The bacterial ampicillin resistance transposon Tn3 encodes a site-specific recombination system which mediates the second step in its transposition pathway: the resolution of cointegrates (Arthur and Sherratt (1979) Mol.gen.Genet. 175, 267-274). It vitro analysis has shown that this recombination system is simple: dependent on the transposon encoded resolvase protein acting at res, a site required in cis(Reed (1981) Cell 25, 713-719). Resolvase binds at res at three sites (Grindley et al (1982) Cell 30, 713-719). res was defined to a region of 139bp by in vivo analysis, which confirms that the extent of DNA bound by resolvase in vitro constitutes res. Truncated res regions have been analysed for resolvase binding and function.

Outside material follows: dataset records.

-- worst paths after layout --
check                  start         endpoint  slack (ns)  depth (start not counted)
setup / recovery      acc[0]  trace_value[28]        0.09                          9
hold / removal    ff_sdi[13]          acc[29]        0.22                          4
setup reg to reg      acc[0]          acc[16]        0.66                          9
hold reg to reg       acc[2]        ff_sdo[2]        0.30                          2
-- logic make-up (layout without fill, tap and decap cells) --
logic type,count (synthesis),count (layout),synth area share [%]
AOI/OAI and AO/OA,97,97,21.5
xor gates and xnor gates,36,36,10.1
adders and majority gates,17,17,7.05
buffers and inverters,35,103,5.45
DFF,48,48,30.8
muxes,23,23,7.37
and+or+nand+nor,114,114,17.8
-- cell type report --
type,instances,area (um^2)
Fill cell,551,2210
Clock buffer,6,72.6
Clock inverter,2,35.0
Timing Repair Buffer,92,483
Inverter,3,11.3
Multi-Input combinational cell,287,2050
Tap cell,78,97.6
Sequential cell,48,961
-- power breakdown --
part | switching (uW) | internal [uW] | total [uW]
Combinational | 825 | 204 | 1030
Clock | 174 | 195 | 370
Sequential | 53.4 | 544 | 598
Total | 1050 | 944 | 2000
`config.mk`:
```
export PLATFORM = sky130hd
export DESIGN_NAME = c16_top
export DESIGN_NICKNAME = d
export VERILOG_FILES = /design/src/c16_pkg.sv /design/src/c16_decoder.sv /design/src/c16_executor.sv /design/src/c16_fetcher.sv /design/src/c16_queue.sv /design/src/c16_registers.sv /design/src/c16_top.sv
export SDC_FILE = /design/constraint.sdc
export NUM_CORES = 1
export LEC_CHECK = 0
export BUFFER_PORTS_ARGS = -buffer_cell sky130_fd_sc_hd__buf_2
export CORE_MARGIN = 4
export CORE_UTILIZATION = 56
export DETAILED_ROUTE_END_ITERATION = 8
export PLACE_DENSITY = 0.74
export SKIP_LAST_GASP = 1
export SLEW_MARGIN = 20
export SYNTH_ARGS = -nofsm -noshare
export SYNTH_HDL_FRONTEND = slang
export SYNTH_SLANG_ARGS = --single-unit
```
`constraint.sdc`:
```
create_clock -name clk -period 11.1 [get_ports clk]
set_input_delay 3.33 -clock clk [delete_from_list [all_inputs] [get_ports clk]]
set_output_delay 3.33 -clock clk [all_outputs]
set_load 0.01 [all_outputs]
```
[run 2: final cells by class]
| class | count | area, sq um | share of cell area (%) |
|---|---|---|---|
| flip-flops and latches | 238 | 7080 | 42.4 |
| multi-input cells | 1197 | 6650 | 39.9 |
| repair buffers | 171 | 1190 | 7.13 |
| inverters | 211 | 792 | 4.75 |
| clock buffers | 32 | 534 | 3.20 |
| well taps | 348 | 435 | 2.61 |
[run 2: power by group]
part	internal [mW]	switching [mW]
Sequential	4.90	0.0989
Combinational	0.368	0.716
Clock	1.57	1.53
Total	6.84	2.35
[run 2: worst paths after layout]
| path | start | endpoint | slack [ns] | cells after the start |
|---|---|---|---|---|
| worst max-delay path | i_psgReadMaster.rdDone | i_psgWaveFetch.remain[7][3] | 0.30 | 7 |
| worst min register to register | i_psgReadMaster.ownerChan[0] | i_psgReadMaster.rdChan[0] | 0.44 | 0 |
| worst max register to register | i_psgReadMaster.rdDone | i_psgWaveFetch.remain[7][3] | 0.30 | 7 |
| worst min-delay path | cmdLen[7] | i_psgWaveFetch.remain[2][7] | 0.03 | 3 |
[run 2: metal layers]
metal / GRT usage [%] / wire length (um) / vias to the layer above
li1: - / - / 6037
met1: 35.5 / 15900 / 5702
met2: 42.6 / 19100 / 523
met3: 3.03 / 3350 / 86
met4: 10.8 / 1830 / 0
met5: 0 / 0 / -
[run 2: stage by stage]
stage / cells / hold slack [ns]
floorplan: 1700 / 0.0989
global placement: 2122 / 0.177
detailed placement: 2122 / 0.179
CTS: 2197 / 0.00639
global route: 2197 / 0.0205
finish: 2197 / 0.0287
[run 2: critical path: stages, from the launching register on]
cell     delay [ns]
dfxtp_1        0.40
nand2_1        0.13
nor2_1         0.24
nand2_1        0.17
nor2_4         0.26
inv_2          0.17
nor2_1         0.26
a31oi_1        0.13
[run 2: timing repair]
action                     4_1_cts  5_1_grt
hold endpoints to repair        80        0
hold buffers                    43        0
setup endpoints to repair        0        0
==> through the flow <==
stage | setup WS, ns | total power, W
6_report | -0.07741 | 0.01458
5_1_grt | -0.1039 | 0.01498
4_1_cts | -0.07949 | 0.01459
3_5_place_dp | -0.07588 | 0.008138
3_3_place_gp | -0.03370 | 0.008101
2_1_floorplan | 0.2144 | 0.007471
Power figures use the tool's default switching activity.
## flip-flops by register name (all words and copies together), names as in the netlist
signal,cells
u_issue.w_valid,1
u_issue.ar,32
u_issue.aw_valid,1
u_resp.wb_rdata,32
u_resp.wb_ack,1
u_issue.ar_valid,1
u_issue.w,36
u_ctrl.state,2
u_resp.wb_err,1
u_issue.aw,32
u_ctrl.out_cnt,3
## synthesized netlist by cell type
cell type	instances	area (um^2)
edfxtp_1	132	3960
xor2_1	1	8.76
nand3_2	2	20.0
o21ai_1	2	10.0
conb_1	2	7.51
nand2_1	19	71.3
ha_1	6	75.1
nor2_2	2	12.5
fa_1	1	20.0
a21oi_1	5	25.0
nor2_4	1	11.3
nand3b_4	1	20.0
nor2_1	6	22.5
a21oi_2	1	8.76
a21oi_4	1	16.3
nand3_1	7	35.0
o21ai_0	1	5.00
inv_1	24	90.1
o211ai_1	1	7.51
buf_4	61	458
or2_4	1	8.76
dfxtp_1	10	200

The results confirm the importance of a sequence determinant for resolvase binding, suggest non-cooperative binding at each of the three sites, but cooperativity for binding at both half-sites of the individual binding sites. In terms of function a truncated res region was shown to have secondary site, activity in that it could recombine with res-wt but not efficiently with itself. The difference in primary and secondary res sites is the presence of resolvase binding site III in the former. This binding site can be reintroduced at a different position to a truncated res to partially reconstitute primary site activity. The normal cointegrate substrate contains directly repeated copies of res. Inversion substrates, containing two inverted res regions, were analysed for recombination. Inversion is approximately 50 times less efficient than resolution. This rate is comparable to that of resolution of a substrate containing directly repeated secondary res-regions. These results, taken in context with evidence from other workers on both Tn3 encoded site-specific recombination and bacteriophage lambda site-specific recombination, suggest that the mechanism by which two res regions are brought together prior to recombination is determined by the higher-order structure formed by resolvase and res.

Item Type: Thesis (PhD)
Qualification Level: Doctoral
Subjects: Q Science > QH Natural history > QH345 Biochemistry
Colleges/Schools: College of Medical Veterinary and Life Sciences
Supervisor's Name: Sherratt, Professor David
Date of Award: 1984
Depositing User: Enlighten Team
Unique ID: glathesis:1984-71767
Copyright: Copyright of this thesis is held by the author.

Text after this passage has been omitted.